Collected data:
=== Begin Enclosure ===
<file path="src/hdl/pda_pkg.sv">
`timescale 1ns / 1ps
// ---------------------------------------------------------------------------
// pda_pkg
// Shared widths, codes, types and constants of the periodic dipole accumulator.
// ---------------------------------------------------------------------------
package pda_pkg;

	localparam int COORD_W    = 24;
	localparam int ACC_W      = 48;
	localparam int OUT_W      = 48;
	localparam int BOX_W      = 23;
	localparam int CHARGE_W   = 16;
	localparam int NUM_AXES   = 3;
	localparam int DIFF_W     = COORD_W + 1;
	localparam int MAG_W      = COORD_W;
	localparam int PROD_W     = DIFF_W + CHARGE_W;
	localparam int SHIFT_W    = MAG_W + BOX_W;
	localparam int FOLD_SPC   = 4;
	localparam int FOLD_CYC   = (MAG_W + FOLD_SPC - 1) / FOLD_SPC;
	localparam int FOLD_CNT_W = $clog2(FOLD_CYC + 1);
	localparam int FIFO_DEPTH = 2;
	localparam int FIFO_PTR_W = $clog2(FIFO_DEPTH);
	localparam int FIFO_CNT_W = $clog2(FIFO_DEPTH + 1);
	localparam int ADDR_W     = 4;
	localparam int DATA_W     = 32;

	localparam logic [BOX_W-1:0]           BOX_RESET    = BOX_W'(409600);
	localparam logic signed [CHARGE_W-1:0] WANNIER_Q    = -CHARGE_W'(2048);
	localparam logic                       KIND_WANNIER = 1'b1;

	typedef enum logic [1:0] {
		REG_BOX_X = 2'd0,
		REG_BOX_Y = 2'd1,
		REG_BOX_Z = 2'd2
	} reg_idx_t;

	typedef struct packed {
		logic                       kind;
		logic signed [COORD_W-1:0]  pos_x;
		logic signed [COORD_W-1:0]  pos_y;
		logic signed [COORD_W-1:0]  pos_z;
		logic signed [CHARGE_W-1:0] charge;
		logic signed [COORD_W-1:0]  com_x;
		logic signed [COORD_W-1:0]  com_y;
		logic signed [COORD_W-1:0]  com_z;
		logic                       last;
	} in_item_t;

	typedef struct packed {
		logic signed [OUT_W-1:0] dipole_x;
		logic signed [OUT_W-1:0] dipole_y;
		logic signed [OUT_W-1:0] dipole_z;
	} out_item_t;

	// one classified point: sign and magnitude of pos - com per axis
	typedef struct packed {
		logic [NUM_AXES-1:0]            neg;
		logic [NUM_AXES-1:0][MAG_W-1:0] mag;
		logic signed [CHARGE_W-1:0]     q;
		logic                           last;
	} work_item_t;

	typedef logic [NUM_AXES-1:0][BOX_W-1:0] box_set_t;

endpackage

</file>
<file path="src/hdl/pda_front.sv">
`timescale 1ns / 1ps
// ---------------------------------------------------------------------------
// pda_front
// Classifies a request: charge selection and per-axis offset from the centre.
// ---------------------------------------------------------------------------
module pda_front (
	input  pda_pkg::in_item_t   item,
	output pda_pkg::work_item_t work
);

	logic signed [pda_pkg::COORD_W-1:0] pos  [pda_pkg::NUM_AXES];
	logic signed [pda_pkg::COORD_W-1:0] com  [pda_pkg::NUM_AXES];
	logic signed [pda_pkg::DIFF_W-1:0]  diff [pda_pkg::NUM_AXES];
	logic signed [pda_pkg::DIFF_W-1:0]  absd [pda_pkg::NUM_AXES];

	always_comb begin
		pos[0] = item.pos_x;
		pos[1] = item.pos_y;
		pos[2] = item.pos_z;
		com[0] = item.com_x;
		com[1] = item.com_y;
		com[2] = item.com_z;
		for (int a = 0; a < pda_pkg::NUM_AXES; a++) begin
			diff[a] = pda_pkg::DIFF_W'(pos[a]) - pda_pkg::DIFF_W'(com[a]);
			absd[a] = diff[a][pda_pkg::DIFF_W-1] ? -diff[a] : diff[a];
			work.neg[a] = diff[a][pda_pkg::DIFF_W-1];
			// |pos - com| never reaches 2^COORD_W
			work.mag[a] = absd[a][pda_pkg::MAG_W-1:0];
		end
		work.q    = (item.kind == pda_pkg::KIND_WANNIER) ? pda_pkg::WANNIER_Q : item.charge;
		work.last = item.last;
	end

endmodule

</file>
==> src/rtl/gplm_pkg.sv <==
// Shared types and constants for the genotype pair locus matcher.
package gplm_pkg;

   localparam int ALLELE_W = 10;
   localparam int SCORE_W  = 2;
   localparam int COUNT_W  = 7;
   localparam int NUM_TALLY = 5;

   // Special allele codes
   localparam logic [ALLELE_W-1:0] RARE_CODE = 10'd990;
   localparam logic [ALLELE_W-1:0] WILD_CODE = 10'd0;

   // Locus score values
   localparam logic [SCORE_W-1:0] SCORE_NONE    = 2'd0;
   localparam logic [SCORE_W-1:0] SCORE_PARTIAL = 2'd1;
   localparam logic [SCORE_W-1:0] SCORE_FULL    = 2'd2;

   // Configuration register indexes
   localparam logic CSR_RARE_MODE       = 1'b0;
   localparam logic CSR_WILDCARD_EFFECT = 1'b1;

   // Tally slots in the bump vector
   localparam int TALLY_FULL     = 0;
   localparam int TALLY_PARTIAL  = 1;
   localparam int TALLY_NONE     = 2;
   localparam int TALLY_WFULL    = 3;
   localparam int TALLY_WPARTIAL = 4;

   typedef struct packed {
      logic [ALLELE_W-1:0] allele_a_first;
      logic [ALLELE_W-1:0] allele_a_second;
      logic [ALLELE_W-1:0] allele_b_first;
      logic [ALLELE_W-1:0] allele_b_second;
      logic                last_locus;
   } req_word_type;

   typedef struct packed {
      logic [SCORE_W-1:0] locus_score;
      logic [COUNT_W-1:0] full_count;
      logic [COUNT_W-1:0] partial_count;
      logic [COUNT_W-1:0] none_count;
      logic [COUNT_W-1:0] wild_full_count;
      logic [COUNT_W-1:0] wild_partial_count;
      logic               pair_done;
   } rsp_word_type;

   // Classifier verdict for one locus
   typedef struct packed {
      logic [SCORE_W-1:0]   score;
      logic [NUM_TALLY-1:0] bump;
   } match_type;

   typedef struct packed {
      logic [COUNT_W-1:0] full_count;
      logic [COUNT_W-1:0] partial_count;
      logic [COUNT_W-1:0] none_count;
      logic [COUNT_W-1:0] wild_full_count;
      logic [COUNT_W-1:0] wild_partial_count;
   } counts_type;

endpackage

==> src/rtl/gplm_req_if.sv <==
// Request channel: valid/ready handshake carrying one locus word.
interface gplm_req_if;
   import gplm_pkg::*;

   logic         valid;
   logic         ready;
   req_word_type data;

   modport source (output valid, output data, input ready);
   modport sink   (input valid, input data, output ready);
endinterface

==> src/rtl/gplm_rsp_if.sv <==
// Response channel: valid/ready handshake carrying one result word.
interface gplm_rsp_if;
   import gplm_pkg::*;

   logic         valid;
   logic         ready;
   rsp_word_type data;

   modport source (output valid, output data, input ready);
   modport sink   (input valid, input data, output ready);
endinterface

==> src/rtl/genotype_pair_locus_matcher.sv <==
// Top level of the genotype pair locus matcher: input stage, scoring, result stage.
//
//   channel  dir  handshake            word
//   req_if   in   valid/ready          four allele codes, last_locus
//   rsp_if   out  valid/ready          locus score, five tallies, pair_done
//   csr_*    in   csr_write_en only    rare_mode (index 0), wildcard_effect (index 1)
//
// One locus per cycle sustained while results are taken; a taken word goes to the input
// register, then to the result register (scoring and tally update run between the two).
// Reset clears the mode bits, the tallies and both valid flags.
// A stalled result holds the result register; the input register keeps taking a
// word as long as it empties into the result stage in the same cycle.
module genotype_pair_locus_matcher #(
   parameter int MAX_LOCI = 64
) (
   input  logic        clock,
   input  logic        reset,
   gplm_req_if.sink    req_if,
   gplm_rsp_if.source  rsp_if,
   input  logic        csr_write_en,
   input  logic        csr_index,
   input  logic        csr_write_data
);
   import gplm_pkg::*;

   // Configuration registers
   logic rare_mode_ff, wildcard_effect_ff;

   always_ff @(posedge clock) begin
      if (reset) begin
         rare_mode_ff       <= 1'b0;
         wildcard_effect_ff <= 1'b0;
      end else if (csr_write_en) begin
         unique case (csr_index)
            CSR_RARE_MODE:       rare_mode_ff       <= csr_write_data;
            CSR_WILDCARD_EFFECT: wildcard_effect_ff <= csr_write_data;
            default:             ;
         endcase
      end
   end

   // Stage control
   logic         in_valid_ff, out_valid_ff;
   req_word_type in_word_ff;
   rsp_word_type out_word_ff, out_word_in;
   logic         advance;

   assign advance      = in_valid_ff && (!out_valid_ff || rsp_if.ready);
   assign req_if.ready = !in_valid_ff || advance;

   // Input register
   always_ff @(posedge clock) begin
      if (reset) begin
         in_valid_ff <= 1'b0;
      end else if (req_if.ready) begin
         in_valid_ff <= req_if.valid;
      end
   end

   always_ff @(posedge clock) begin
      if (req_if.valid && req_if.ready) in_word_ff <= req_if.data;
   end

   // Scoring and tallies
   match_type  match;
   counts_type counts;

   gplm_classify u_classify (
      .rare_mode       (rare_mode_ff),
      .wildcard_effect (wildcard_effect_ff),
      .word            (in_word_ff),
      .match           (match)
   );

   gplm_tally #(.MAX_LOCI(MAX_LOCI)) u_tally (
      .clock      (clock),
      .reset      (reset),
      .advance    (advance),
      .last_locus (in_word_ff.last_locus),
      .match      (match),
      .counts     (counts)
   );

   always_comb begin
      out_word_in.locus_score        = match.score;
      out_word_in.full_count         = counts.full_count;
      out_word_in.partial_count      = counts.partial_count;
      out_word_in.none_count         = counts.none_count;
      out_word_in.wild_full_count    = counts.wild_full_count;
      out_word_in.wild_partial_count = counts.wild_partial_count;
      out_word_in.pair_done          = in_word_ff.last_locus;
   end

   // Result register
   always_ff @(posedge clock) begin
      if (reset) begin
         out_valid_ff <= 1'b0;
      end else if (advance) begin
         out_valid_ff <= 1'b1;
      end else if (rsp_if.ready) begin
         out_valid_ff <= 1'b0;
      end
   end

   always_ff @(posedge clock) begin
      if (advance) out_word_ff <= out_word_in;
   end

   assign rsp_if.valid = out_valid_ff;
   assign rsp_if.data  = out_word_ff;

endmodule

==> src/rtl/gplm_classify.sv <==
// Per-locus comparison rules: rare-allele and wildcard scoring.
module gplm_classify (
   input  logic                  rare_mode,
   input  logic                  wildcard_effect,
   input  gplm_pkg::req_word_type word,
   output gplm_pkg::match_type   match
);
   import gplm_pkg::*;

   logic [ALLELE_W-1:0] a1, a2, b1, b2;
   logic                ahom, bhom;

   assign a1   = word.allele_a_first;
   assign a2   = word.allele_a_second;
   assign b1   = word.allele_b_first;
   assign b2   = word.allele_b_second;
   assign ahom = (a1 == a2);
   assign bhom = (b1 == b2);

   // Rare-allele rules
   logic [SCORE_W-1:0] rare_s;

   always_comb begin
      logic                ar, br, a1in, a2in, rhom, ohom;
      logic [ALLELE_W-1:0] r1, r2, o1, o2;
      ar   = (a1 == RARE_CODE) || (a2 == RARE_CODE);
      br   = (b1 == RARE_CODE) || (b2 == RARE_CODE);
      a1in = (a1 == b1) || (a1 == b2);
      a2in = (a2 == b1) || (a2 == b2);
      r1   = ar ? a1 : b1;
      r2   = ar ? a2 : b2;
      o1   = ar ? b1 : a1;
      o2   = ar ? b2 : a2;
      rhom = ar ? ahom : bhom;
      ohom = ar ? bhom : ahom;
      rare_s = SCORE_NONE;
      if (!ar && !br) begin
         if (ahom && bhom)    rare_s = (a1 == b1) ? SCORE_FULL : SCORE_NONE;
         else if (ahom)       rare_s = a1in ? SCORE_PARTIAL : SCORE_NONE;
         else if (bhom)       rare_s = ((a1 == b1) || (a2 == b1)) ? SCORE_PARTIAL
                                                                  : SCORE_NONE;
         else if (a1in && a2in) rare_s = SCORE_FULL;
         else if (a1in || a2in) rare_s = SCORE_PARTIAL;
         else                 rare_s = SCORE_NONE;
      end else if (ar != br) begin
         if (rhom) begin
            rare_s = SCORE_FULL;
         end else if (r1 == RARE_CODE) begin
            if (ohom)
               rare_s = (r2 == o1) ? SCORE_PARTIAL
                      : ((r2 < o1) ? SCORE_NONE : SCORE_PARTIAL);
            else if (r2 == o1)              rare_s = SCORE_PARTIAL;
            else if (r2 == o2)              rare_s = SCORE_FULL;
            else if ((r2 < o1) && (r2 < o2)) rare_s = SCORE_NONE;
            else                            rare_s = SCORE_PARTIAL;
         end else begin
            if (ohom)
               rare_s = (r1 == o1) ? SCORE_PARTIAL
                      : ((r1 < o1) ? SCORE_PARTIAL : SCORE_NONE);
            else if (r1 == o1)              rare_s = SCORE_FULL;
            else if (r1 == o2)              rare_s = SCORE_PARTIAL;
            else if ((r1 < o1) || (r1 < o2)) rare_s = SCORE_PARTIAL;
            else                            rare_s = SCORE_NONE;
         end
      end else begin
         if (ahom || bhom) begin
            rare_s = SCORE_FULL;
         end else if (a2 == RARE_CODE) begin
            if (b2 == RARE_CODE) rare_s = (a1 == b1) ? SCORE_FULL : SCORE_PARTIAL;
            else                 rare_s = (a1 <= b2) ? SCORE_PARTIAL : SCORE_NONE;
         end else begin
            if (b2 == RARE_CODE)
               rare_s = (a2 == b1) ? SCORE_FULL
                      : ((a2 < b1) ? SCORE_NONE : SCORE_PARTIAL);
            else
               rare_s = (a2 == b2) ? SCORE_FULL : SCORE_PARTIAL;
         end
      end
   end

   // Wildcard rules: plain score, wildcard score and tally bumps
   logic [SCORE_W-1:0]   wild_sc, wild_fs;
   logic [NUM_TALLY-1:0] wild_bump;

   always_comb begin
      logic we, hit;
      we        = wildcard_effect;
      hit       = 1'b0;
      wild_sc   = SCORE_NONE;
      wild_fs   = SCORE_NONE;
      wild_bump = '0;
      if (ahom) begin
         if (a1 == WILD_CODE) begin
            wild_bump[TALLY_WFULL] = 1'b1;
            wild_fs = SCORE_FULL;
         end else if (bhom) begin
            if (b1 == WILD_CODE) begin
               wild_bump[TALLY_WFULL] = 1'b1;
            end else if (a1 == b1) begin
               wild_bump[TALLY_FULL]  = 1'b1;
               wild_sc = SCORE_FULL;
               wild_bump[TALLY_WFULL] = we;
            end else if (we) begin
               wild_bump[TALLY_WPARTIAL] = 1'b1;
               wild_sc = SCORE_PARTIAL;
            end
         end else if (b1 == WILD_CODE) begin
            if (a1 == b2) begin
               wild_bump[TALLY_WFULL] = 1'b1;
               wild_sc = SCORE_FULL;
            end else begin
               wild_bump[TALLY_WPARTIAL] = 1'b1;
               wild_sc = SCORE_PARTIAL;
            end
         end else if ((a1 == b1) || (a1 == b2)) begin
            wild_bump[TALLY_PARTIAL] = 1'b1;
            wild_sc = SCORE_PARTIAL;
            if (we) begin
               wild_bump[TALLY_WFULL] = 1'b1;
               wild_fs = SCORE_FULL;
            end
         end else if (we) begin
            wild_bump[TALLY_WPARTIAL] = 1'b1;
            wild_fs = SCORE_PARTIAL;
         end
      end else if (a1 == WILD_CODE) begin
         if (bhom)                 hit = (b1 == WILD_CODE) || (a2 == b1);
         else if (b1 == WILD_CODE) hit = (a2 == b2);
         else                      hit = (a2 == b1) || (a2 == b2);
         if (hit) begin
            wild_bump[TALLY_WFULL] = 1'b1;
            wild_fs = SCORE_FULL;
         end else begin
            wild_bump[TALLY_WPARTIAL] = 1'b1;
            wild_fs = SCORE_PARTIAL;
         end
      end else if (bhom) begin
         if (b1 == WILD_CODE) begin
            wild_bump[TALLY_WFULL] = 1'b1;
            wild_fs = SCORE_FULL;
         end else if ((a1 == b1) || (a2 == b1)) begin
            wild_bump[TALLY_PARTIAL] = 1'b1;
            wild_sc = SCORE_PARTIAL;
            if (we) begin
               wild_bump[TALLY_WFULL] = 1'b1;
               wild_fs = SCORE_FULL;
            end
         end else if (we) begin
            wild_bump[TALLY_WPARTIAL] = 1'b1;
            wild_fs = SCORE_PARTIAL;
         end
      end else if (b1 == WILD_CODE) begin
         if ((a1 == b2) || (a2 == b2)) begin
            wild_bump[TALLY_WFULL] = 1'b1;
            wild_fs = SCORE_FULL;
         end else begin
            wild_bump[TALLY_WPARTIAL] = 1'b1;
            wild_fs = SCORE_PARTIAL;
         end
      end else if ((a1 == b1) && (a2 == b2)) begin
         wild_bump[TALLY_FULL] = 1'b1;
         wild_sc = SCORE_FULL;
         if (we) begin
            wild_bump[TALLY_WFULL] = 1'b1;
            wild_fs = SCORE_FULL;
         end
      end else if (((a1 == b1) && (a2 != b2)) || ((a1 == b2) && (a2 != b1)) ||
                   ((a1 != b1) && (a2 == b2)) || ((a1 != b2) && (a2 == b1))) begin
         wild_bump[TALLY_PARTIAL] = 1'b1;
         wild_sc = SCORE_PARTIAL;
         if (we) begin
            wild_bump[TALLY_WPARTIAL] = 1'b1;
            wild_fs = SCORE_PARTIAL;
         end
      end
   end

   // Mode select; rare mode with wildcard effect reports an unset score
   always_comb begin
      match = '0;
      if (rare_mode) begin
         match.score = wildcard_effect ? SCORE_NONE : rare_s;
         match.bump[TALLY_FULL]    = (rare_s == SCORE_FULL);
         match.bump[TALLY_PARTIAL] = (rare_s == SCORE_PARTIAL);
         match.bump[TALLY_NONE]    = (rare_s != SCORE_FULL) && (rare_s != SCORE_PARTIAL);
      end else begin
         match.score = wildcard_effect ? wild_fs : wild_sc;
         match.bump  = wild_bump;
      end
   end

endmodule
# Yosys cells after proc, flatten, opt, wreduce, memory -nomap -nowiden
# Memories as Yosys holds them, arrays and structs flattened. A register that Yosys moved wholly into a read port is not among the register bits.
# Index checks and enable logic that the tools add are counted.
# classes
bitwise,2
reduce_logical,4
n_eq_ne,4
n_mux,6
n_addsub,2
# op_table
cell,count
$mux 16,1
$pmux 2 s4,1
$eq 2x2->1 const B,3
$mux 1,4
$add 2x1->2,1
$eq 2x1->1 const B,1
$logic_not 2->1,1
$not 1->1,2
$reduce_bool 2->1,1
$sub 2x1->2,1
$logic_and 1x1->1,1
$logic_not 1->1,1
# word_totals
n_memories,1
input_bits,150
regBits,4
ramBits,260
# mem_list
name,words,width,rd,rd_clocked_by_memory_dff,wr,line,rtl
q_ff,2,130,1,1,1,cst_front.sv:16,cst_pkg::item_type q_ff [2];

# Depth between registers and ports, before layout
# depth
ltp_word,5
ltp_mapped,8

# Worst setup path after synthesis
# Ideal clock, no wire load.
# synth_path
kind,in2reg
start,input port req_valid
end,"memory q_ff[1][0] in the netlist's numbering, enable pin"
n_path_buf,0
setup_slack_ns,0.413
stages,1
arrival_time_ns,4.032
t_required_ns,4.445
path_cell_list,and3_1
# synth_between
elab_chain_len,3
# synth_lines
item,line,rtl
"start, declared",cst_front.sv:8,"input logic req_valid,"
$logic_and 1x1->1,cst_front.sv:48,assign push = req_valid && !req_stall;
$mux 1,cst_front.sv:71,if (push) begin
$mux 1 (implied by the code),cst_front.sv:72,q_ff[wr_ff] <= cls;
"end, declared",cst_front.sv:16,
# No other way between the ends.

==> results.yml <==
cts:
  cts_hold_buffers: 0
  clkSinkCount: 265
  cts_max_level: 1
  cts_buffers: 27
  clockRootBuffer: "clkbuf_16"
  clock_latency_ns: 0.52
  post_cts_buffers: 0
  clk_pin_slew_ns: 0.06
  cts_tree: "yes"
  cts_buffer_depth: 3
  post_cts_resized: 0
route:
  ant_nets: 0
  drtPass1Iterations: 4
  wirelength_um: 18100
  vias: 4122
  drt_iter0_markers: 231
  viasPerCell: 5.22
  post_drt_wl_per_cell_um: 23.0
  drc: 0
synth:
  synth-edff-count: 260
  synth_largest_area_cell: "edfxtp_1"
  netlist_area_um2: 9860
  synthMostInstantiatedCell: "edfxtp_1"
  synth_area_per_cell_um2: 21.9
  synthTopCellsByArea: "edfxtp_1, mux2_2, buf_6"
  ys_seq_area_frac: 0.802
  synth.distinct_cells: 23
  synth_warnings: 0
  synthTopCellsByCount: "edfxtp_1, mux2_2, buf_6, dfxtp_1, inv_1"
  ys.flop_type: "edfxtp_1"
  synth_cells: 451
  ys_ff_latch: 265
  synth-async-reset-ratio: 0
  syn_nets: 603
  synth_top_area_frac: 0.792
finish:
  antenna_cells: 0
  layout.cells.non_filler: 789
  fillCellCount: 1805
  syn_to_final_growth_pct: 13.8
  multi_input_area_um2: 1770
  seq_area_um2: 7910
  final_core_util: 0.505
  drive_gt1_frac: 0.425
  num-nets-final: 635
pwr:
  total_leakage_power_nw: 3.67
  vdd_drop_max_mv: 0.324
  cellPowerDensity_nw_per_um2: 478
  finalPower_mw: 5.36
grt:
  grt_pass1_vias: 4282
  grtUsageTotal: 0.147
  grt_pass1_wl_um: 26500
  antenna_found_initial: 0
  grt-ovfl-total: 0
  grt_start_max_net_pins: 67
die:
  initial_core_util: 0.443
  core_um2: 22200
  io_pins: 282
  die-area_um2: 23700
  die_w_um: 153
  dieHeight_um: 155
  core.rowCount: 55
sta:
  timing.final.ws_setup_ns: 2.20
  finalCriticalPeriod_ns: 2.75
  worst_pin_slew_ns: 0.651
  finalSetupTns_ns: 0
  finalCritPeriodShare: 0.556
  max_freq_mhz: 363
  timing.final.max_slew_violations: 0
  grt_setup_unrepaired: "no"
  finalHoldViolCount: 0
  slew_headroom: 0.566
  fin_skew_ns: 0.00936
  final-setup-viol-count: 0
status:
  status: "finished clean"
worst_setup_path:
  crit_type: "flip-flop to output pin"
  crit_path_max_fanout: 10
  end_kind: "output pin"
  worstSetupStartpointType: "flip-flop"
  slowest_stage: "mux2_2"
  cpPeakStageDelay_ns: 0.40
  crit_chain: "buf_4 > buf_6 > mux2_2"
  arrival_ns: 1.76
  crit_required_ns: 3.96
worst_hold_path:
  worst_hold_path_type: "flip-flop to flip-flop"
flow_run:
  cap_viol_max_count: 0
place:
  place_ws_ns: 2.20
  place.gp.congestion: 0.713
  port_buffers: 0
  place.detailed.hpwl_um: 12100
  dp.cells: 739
=== End Enclosure ===
For this task, write out exactly the lines of the entries above, starting at the line with "# Ideal clock, no wire load." and ending at the line with "final_core_util: 0.505", both included, and no others.

# Ideal clock, no wire load.
# synth_path
kind,in2reg
start,input port req_valid
end,"memory q_ff[1][0] in the netlist's numbering, enable pin"
n_path_buf,0
setup_slack_ns,0.413
stages,1
arrival_time_ns,4.032
t_required_ns,4.445
path_cell_list,and3_1
# synth_between
elab_chain_len,3
# synth_lines
item,line,rtl
"start, declared",cst_front.sv:8,"input logic req_valid,"
$logic_and 1x1->1,cst_front.sv:48,assign push = req_valid && !req_stall;
$mux 1,cst_front.sv:71,if (push) begin
$mux 1 (implied by the code),cst_front.sv:72,q_ff[wr_ff] <= cls;
"end, declared",cst_front.sv:16,
# No other way between the ends.

==> results.yml <==
cts:
  cts_hold_buffers: 0
  clkSinkCount: 265
  cts_max_level: 1
  cts_buffers: 27
  clockRootBuffer: "clkbuf_16"
  clock_latency_ns: 0.52
  post_cts_buffers: 0
  clk_pin_slew_ns: 0.06
  cts_tree: "yes"
  cts_buffer_depth: 3
  post_cts_resized: 0
route:
  ant_nets: 0
  drtPass1Iterations: 4
  wirelength_um: 18100
  vias: 4122
  drt_iter0_markers: 231
  viasPerCell: 5.22
  post_drt_wl_per_cell_um: 23.0
  drc: 0
synth:
  synth-edff-count: 260
  synth_largest_area_cell: "edfxtp_1"
  netlist_area_um2: 9860
  synthMostInstantiatedCell: "edfxtp_1"
  synth_area_per_cell_um2: 21.9
  synthTopCellsByArea: "edfxtp_1, mux2_2, buf_6"
  ys_seq_area_frac: 0.802
  synth.distinct_cells: 23
  synth_warnings: 0
  synthTopCellsByCount: "edfxtp_1, mux2_2, buf_6, dfxtp_1, inv_1"
  ys.flop_type: "edfxtp_1"
  synth_cells: 451
  ys_ff_latch: 265
  synth-async-reset-ratio: 0
  syn_nets: 603
  synth_top_area_frac: 0.792
finish:
  antenna_cells: 0
  layout.cells.non_filler: 789
  fillCellCount: 1805
  syn_to_final_growth_pct: 13.8
  multi_input_area_um2: 1770
  seq_area_um2: 7910
  final_core_util: 0.505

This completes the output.